前言:
minio作为轻量级的对象存储服务安装还是比较简单的,但分布式集群可以大大提高存储的安全性,可靠性。分布式集群是在单实例的基础上扩展而来的
minio的分布式集群有如下要求:
- 所有运行分布式 MinIO 的节点需要具有相同的访问密钥和秘密密钥才能连接。建议在执行 MINIO 服务器命令之前,将访问密钥作为环境变量,MINIO access key 和 MINIO secret key 导出到所有节点上 。
- Minio 创建4到16个驱动器的擦除编码集。
- Minio 选择最大的 EC 集大小,该集大小除以给定的驱动器总数。 例如,8个驱动器将用作一个大小为8的 EC 集,而不是两个大小为4的 EC 集 。
- 建议所有运行分布式 MinIO 设置的节点都是同构的,即相同的操作系统、相同数量的磁盘和相同的网络互连 。
- 运行分布式 MinIO 实例的服务器时间差不应超过15分钟。
单实例部署可以见我原来写的博文:Linux|minio对象存储服务的部署和初步使用总结_linux部署minio-CSDN博客
首先,minio的安装部署方式很多,可以使用docker,二进制,rpm 亦或者集成部署在kubernetes内,综合各种部署方式的优劣,本文选择rpm安装部署,该方式其实和二进制没什么太大区别,但足够简单,省去了很多麻烦。
其次就是minio的drive问题,minio要求ta使用的存储空间也就是drive必须是一个空的,单独挂载的磁盘,那么,有时候根据我们的使用目的,比如,我仅仅需要velero这个工具通过minio来存储kubernetes的备份文件,那么,对存储空间的要求就没有那么高了,因此,本文采用的是虚拟磁盘的挂载技术
最后,就是minio的console-address的问题,每一个minio单实例都集成有console,也就是web控制台,该控制台配置文件里不显式写也会启动,但端口是随机的,如果你需要更安全,那么,建议不写console,让ta自动分配随机端口,需要使用console的时候,通过日志来查询后使用
本次实践是使用的VMware虚拟机,VMware虚拟机服务器总计四台,IP分别是192.168.123.11,192.168.123.12,192.168.123.13,192.168.123.14,操作系统是centos-7.7,minio的版本为minio-20230413030807.0.0.x86_64
一,
minio集群的环境初始化
这些都是老生常谈的问题,就不在此详细说明了,防火墙关闭,selinux关闭,时间服务器,本集群无需内部域名映射
内核优化(每个节点都执行):
cat > /etc/sysctl.d/minio.conf <<EOF
# maximum number of open files/file descriptors
fs.file-max = 4194303
# use as little swap space as possible
vm.swappiness = 1
# prioritize application RAM against disk/swap cache
vm.vfs_cache_pressure = 50
# minimum free memory
vm.min_free_kbytes = 1000000
# follow mellanox best practices https://community.mellanox.com/s/article/linux-sysctl-tuning
# the following changes are recommended for improving IPv4 traffic performance by Mellanox
# disable the TCP timestamps option for better CPU utilization
net.ipv4.tcp_timestamps = 0
# enable the TCP selective acks option for better throughput
net.ipv4.tcp_sack = 1
# increase the maximum length of processor input queues
net.core.netdev_max_backlog = 250000
# increase the TCP maximum and default buffer sizes using setsockopt()
net.core.rmem_max = 4194304
net.core.wmem_max = 4194304
net.core.rmem_default = 4194304
net.core.wmem_default = 4194304
net.core.optmem_max = 4194304
# increase memory thresholds to prevent packet dropping:
net.ipv4.tcp_rmem = 4096 87380 4194304
net.ipv4.tcp_wmem = 4096 65536 4194304
# enable low latency mode for TCP:
net.ipv4.tcp_low_latency = 1
# the following variable is used to tell the kernel how much of the socket buffer
# space should be used for TCP window size, and how much to save for an application
# buffer.
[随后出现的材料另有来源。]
**config.mk**
```make
export PLATFORM = sky130hd
export DESIGN_NAME = decode_stage
export DESIGN_NICKNAME = d
export VERILOG_FILES = /design/src/rtl/decode_stage_pkg.sv /design/src/rtl/decode_stage_imm_gen.sv /design/src/rtl/decode_stage.sv
export SDC_FILE = /design/constraint.sdc
export NUM_CORES = 1
export LEC_CHECK = 0
export CORE_MARGIN = 8
export CORE_UTILIZATION = 47
export CTS_CLUSTER_DIAMETER = 60
export CTS_CLUSTER_SIZE = 16
export DETAILED_ROUTE_END_ITERATION = 12
export GPL_ROUTABILITY_DRIVEN = 1
export PLACE_DENSITY = 0.95
export REMOVE_ABC_BUFFERS = 1
export SLEW_MARGIN = 15
export SYNTH_ARGS = -nofsm -noshare
export SYNTH_HDL_FRONTEND = slang
export SYNTH_SLANG_ARGS = --single-unit
```
**constraint.sdc**
```tcl
create_clock -name clk -period 2.6 [get_ports clk]
set_clock_uncertainty 0.05 [all_clocks]
set_input_delay 0.52 -clock clk [delete_from_list [all_inputs] [get_ports clk]]
set_output_delay 0.52 -clock clk [all_outputs]
set_load 0.01 [all_outputs]
```
**src/rtl/decode_stage_pkg.sv**
```systemverilog
// Shared types for the RV32I decode stage: ALU opcodes, operand selects,
// opcode constants and the registered decode bundle.
package decode_stage_pkg;

    typedef enum logic [3:0] {
        ALU_ADD  = 4'd0,
        ALU_SUB  = 4'd1,
        ALU_SLL  = 4'd2,
        ALU_SLT  = 4'd3,
        ALU_SLTU = 4'd4,
        ALU_XOR  = 4'd5,
        ALU_SRL  = 4'd6,
        ALU_SRA  = 4'd7,
        ALU_OR   = 4'd8,
        ALU_AND  = 4'd9
    } alu_op_t;

    typedef enum logic [1:0] {
        A_RS1  = 2'd0,
        A_PC   = 2'd1,
        A_ZERO = 2'd2
    } opsel_a_t;

    typedef enum logic [1:0] {
        B_RS2  = 2'd0,
        B_IMM  = 2'd1,
        B_FOUR = 2'd2
    } opsel_b_t;

    localparam logic [6:0] OPC_OP     = 7'b0110011;
    localparam logic [6:0] OPC_OP_IMM = 7'b0010011;
    localparam logic [6:0] OPC_LUI    = 7'b0110111;
    localparam logic [6:0] OPC_AUIPC  = 7'b0010111;
    localparam logic [6:0] OPC_LOAD   = 7'b0000011;
    localparam logic [6:0] OPC_STORE  = 7'b0100011;
    localparam logic [6:0] OPC_BRANCH = 7'b1100011;
    localparam logic [6:0] OPC_JAL    = 7'b1101111;
    localparam logic [6:0] OPC_JALR   = 7'b1100111;

    // All-zero value is the reset bundle: ALU_ADD, A_RS1, B_RS2, flags clear.
    typedef struct packed {
        alu_op_t    alu_op;
        opsel_a_t   a_sel;
        opsel_b_t   b_sel;
        logic [4:0] rs1;
        logic [4:0] rs2;
        logic [4:0] rd;
        logic       rd_we;
        logic       is_load;
        logic       is_store;
        logic       is_branch;
        logic       is_jump;
        logic [2:0] funct3;
        logic       illegal;
    } decode_bundle_t;

    // funct3 to ALU op for OP / OP-IMM; alt selects SUB or SRA.
    function automatic alu_op_t arith_op(input logic [2:0] f3, input logic alt);
        alu_op_t op;
        case (f3)
            3'b000:  op = alt ? ALU_SUB : ALU_ADD;
            3'b001:  op = ALU_SLL;
            3'b010:  op = ALU_SLT;
            3'b011:  op = ALU_SLTU;
            3'b100:  op = ALU_XOR;
            3'b101:  op = alt ? ALU_SRA : ALU_SRL;
            3'b110:  op = ALU_OR;
            default: op = ALU_AND;
        endcase
        return op;
    endfunction

endpackage

```
**src/rtl/decode_stage_imm_gen.sv**
```systemverilog
// Immediate extraction for the I/S/B/U/J formats, chosen by opcode and
// sign-extended to WIDTH. Formats without an immediate yield zero.
module imm_gen
    import decode_stage_pkg::*;
#(
    parameter int WIDTH = 32
) (
    input  logic [31:0]      instr,
    output logic [WIDTH-1:0] imm
);

    logic [31:0] imm32;

    always_comb begin
        imm32 = '0;
        case (instr[6:0])
            OPC_OP_IMM, OPC_LOAD, OPC_JALR:
                imm32 = {{20{instr[31]}}, instr[31:20]};
            OPC_STORE:
                imm32 = {{20{instr[31]}}, instr[31:25], instr[11:7]};
            OPC_BRANCH:
                imm32 = {{19{instr[31]}}, instr[31], instr[7], instr[30:25], instr[11:8], 1'b0};
            OPC_LUI, OPC_AUIPC:
                imm32 = {instr[31:12], 12'b0};
            OPC_JAL:
                imm32 = {{11{instr[31]}}, instr[31], instr[19:12], instr[20], instr[30:21], 1'b0};
            default:
                imm32 = '0;
        endcase
    end

    assign imm = WIDTH'($signed(imm32));

endmodule

```
**src/rtl/decode_stage.sv**
```systemverilog
// RV32I decode stage: combinational decode of the fetched word into a single
// output register toward execute, with valid/ready handshake and flush.
module decode_stage
    import decode_stage_pkg::*;
#(
    parameter int WIDTH = 32
) (
    input  logic             clk,
    input  logic             rst_n,
    input  logic             if_valid,
    output logic             if_ready,
    input  logic [31:0]      if_instr,
    input  logic [WIDTH-1:0] if_pc,
    input  logic             flush,
    output logic             ex_valid,
    input  logic             ex_ready,
    output alu_op_t          ex_alu_op,
    output logic [1:0]       ex_a_sel,
    output logic [1:0]       ex_b_sel,
    output logic [4:0]       ex_rs1,
    output logic [4:0]       ex_rs2,
    output logic [4:0]       ex_rd,
    output logic [WIDTH-1:0] ex_imm,
    output logic [WIDTH-1:0] ex_pc,
    output logic             ex_rd_we,
    output logic             ex_is_load,
    output logic             ex_is_store,
    output logic             ex_is_branch,
    output logic             ex_is_jump,
    output logic [2:0]       ex_funct3,
    output logic             ex_illegal
);

    decode_bundle_t   dec;
    decode_bundle_t   bundle_d, bundle_q;
    logic [WIDTH-1:0] imm_dec;
    logic [WIDTH-1:0] imm_d, imm_q;
    logic [WIDTH-1:0] pc_d, pc_q;
    logic             valid_d, valid_q;
    logic             legal;
    logic             writes;
    logic             accept;
    logic [6:0]       opc;
    logic [2:0]       f3;
    logic [6:0]       f7;

    assign opc = if_instr[6:0];
    assign f3  = if_instr[14:12];
    assign f7  = if_instr[31:25];

    imm_gen #(.WIDTH(WIDTH)) u_imm_gen (
        .instr (if_instr),
        .imm   (imm_dec)
    );

    always_comb begin
        dec        = '0;
        dec.rs1    = if_instr[19:15];
        dec.rs2    = if_instr[24:20];
        dec.rd     = if_instr[11:7];
        dec.funct3 = f3;
        dec.alu_op = ALU_ADD;
        dec.a_sel  = A_RS1;
        dec.b_sel  = B_RS2;
        legal      = 1'b0;
        writes     = 1'b0;
        case (opc)
            OPC_OP: begin
                legal      = (f7 == 7'h00) || (f7 == 7'h20 && (f3 == 3'b000 || f3 == 3'b101));
                dec.alu_op = arith_op(f3, f7[5]);
                writes     = 1'b1;
            end
            OPC_OP_IMM: begin
                case (f3)
                    3'b001:  legal = (f7 == 7'h00);
                    3'b101:  legal = (f7 == 7'h00) || (f7 == 7'h20);
                    default: legal = 1'b1;
                endcase
                // bit 30 is only an opcode modifier for shifts; for ADDI it is immediate
                dec.alu_op = arith_op(f3, (f3 == 3'b101) && f7[5]);
                dec.b_sel  = B_IMM;
                writes     = 1'b1;
            end
            OPC_LUI: begin
                legal     = 1'b1;
                dec.a_sel = A_ZERO;
                dec.b_sel = B_IMM;
                writes    = 1'b1;
            end
            OPC_AUIPC: begin
                legal     = 1'b1;
                dec.a_sel = A_PC;
                dec.b_sel = B_IMM;
                writes    = 1'b1;
            end
            OPC_LOAD: begin
                legal       = f3 inside {3'b000, 3'b001, 3'b010, 3'b100, 3'b101};
                dec.b_sel   = B_IMM;
                dec.is_load = 1'b1;
                writes      = 1'b1;
            end
            OPC_STORE: begin
                legal        = f3 inside {3'b000, 3'b001, 3'b010};
                dec.b_sel    = B_IMM;
                dec.is_store = 1'b1;
            end
            OPC_BRANCH: begin
                legal         = !(f3 inside {3'b010, 3'b011});
                dec.is_branch = 1'b1;
                case (f3[2:1])
                    2'b10:   dec.alu_op = ALU_SLT;
                    2'b11:   dec.alu_op = ALU_SLTU;
                    default: dec.alu_op = ALU_SUB;
                endcase
            end
            OPC_JAL, OPC_JALR: begin
                legal       = (opc == OPC_JAL) || (f3 == 3'b000);
                dec.a_sel   = A_PC;
                dec.b_sel   = B_FOUR;
                dec.is_jump = 1'b1;
                writes      = 1'b1;
            end
            default: legal = 1'b0;
        endcase
        dec.rd_we   = legal && writes && (dec.rd != 5'd0);
        dec.illegal = !legal;
        if (!legal) begin
            dec.alu_op    = ALU_ADD;
            dec.is_load   = 1'b0;
            dec.is_store  = 1'b0;
            dec.is_branch = 1'b0;
            dec.is_jump   = 1'b0;
        end
    end

    assign if_ready = !valid_q || ex_ready;
    assign accept   = if_valid && if_ready && !flush;

    always_comb begin
        valid_d  = valid_q && !ex_ready;
        bundle_d = bundle_q;
        imm_d    = imm_q;
        pc_d     = pc_q;
        if (accept) begin
            valid_d  = 1'b1;
            bundle_d = dec;
            imm_d    = imm_dec;
            pc_d     = if_pc;
        end
        if (flush) begin
            valid_d = 1'b0;
        end
    end

    always_ff @(posedge clk) begin
        if (!rst_n) begin
            valid_q  <= 1'b0;
            bundle_q <= '0;
            imm_q    <= '0;
            pc_q     <= '0;
        end else begin
            valid_q  <= valid_d;
            bundle_q <= bundle_d;
            imm_q    <= imm_d;
            pc_q     <= pc_d;
        end
    end

    assign ex_valid     = valid_q;
    assign ex_alu_op    = bundle_q.alu_op;
    assign ex_a_sel     = bundle_q.a_sel;
    assign ex_b_sel     = bundle_q.b_sel;
    assign ex_rs1       = bundle_q.rs1;
    assign ex_rs2       = bundle_q.rs2;
    assign ex_rd        = bundle_q.rd;
    assign ex_imm       = imm_q;
    assign ex_pc        = pc_q;
    assign ex_rd_we     = bundle_q.rd_we;
    assign ex_is_load   = bundle_q.is_load;
    assign ex_is_store  = bundle_q.is_store;
    assign ex_is_branch = bundle_q.is_branch;
    assign ex_is_jump   = bundle_q.is_jump;
    assign ex_funct3    = bundle_q.funct3;
    assign ex_illegal   = bundle_q.illegal;

endmodule

```
==> results.rst, run 1 <==
.. list-table::
   :header-rows: 1

   * - Metric
     - Value
   * - Result of the run
     - completed
   * - Diode insertion count for antenna repair
     - 0
   * - Ranking of synthesized cells by area
     - sky130_fd_sc_hd__dfxtp_1 (47%), sky130_fd_sc_hd__nand2_1 (14%), sky130_fd_sc_hd__a21boi_0 (11%)
   * - Worst-skew pair later-pin latency
     - 0.35 ns
   * - # fillers
     - 637
   * - Yosys warnings
     - 0
   * - Number of nets with antenna violations after detailed routing
     - 0
   * - IO Port Bufs
     - 166
   * - Crit-path cells
     - clkdlybuf4s50_1 > nor2b_1 > inv_1 > clkdlybuf4s50_1
   * - Buffers inserted during post-CTS setup optimization
     - 0
   * - Share of the yosys chip area belonging to registers
     - 47.2%
   * - Std-Cell Rows
     - 34
   * - Antenna violations before repair
     - 0
   * - FF-to-FF path depth
     - 6
   * - Count of final setup violators
     - 0
   * - Worst-path clk slew
     - 0.09 ns
   * - Post-synth cell types
     - 51
   * - Combined buffer and inverter count along the critical path
     - 3
   * - Clk network pwr share
     - 31.9%
   * - Critical path class
     - input port to output pin
   * - R2r setup slk
     - 0.78 ns
   * - Die area
     - 12000 µm²
   * - Final worst path period share
     - 90.0%
   * - Setup TNS Final
     - 0 ns
   * - Switching power as a share of total power
     - 26.7%
   * - Hold/Removal Path Class
     - flop to flop
   * - Clock tree from TritonCTS
     - built
   * - Source of the worst hold timing path
     - ex_rd_we$_SDFFE_PN0P_
   * - Htree depth
     - 3
   * - Initial standard-cell utilization of the core
     - 47.9%
   * - Comb pwr share
     - 15.2%
   * - Number of clock buffers inserted by TritonCTS
     - 9
   * - Arrival time of the worst setup path
     - 1.77 ns
   * - Average cell area after synthesis
     - 8.17 µm²
   * - First-pass GRT wire length
     - 20.6 mm
   * - Placer's final routability congestion estimate
     - 0.969
   * - Overall track demand over capacity in global routing
     - 21.3%
   * - Largest vdd supply drop
     - 0.367 mV
   * - Vias in the first global route
     - 4257
   * - Cell repeated most along the worst path
     - sky130_fd_sc_hd__clkdlybuf4s50_1
   * - Slowest library cell on the worst path
     - sky130_fd_sc_hd__clkdlybuf4s50_1
   * - Setup crit start kind
     - input port
   * - Crit path capture type
     - output pin
   * - Clock tree buffer depth
     - 2
   * - Peak per-stage delay on the critical path
     - 0.50 ns
   * - Largest net degree at the start of global routing
     - 36
   * - Chip Width
     - 110 µm
   * - Cell Area, Synth
     - 4120 µm²
   * - Worst hold path cell count
     - 2
   * - Vias
     - 4255
   * - Post-CTS Hold Fix Bufs
     - 0
   * - Post-Syn Instances
     - 504
   * - Unrepaired setup endpoints after global routing
     - no
   * - Internal power component
     - 2.14 mW
   * - Highest-count cells in the layout ignoring fill and taps
     - sky130_fd_sc_hd__clkdlybuf4s50_1 (165), sky130_fd_sc_hd__nand2_1 (149), sky130_fd_sc_hd__dfxtp_1 (97), sky130_fd_sc_hd__a21boi_0 (58), sky130_fd_sc_hd__o21ai_0 (42)
   * - Leading cell type in the layout, fill and taps excluded
     - sky130_fd_sc_hd__clkdlybuf4s50_1
   * - Slew at the pin closest to its max-slew limit
     - 0.445 ns
   * - Detailed-route wire length
     - 13.0 mm
   * - Number of optimization iterations in the first detailed-route pass
     - 5
   * - Total power divided by cell area
     - 479 nW/µm²
   * - Crit-path max FO
     - 3
   * - Max-slew headroom at the worst pin
     - 70.4%
   * - Post-synthesis cell type with the largest combined area
     - sky130_fd_sc_hd__dfxtp_1
   * - FF-to-FF Start
     - ex_valid$_SDFF_PP0_
   * - IO Count
     - 167
   * - Number of gates resized after CTS
     - 0
   * - Final #Nets
     - 734
   * - Total power
     - 2.92 mW
   * - Maximum capacitance violations
     - 0
   * - Endpoint of the worst hold-timing path
     - ex_rd_we$_SDFFE_PN0P_
   * - Area share of the leading cell type in the synthesized netlist
     - 47.2%
   * - Maximum clock rate
     - 428 MHz
   * - Clk Tree Root Cell
     - sky130_fd_sc_hd__clkbuf_8
   * - Wire length per cell
     - 16.7 µm
   * - Required time at the worst-slack endpoint
     - 2.03 ns
   * - Core region area
     - 8590 µm²
   * - Critical path's top delay family
     - buffers and inverters
   * - Proportion of power drawn by flip-flops and latches
     - 52.9%
   * - Max-slew violation count
     - 0
   * - Worst hold-check slack
     - 0.407 ns
   * - Total half-perimeter wirelength after legalization and detailed placement
     - 9.99 mm
   * - Vertical die dimension
     - 110 µm
   * - Net Sw Power
     - 0.782 mW
   * - Share of layout cells above drive strength 1
     - 7.16%
   * - Number of hold-slack violations in the final timing report
     - 0
   * - TritonCTS Sinks
     - 97
   * - Worst reg2reg path endpoint
     - ex_imm[23]$_SDFFE_PN0P_
   * - Global-route congestion overflow total
     - 0
   * - Number of storage elements in the synthesis netlist
     - 97
   * - DR DRC count
     - 0
   * - Crit path time final
     - 2.34 ns
   * - Growth of design area from synthesis to finish
     - 48.2%
   * - Pleak
     - 2.11 nW
   * - DR vias/cell
     - 5.47
   * - 1st-iter DRT viols
     - 248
A value of 1 means the socket buffer will be divided evenly between.
# TCP windows size and application.
net.ipv4.tcp_adv_win_scale = 1
# maximum number of incoming connections
net.core.somaxconn = 65535
# maximum number of packets queued
net.core.netdev_max_backlog = 10000
# queue length of completely established sockets waiting for accept
net.ipv4.tcp_max_syn_backlog = 4096
# time to wait (seconds) for FIN packet
net.ipv4.tcp_fin_timeout = 15
# disable icmp send redirects
net.ipv4.conf.all.send_redirects = 0
# disable icmp accept redirect
net.ipv4.conf.all.accept_redirects = 0
# drop packets with LSR or SSR
net.ipv4.conf.all.accept_source_route = 0
# MTU discovery, only enable when ICMP blackhole detected
net.ipv4.tcp_mtu_probing = 1
EOF
sysctl -p /etc/sysctl.d/minio.conf
# `Transparent Hugepage Support`*: This is a Linux kernel feature intended to improve
# performance by making more efficient use of processor’s memory-mapping hardware.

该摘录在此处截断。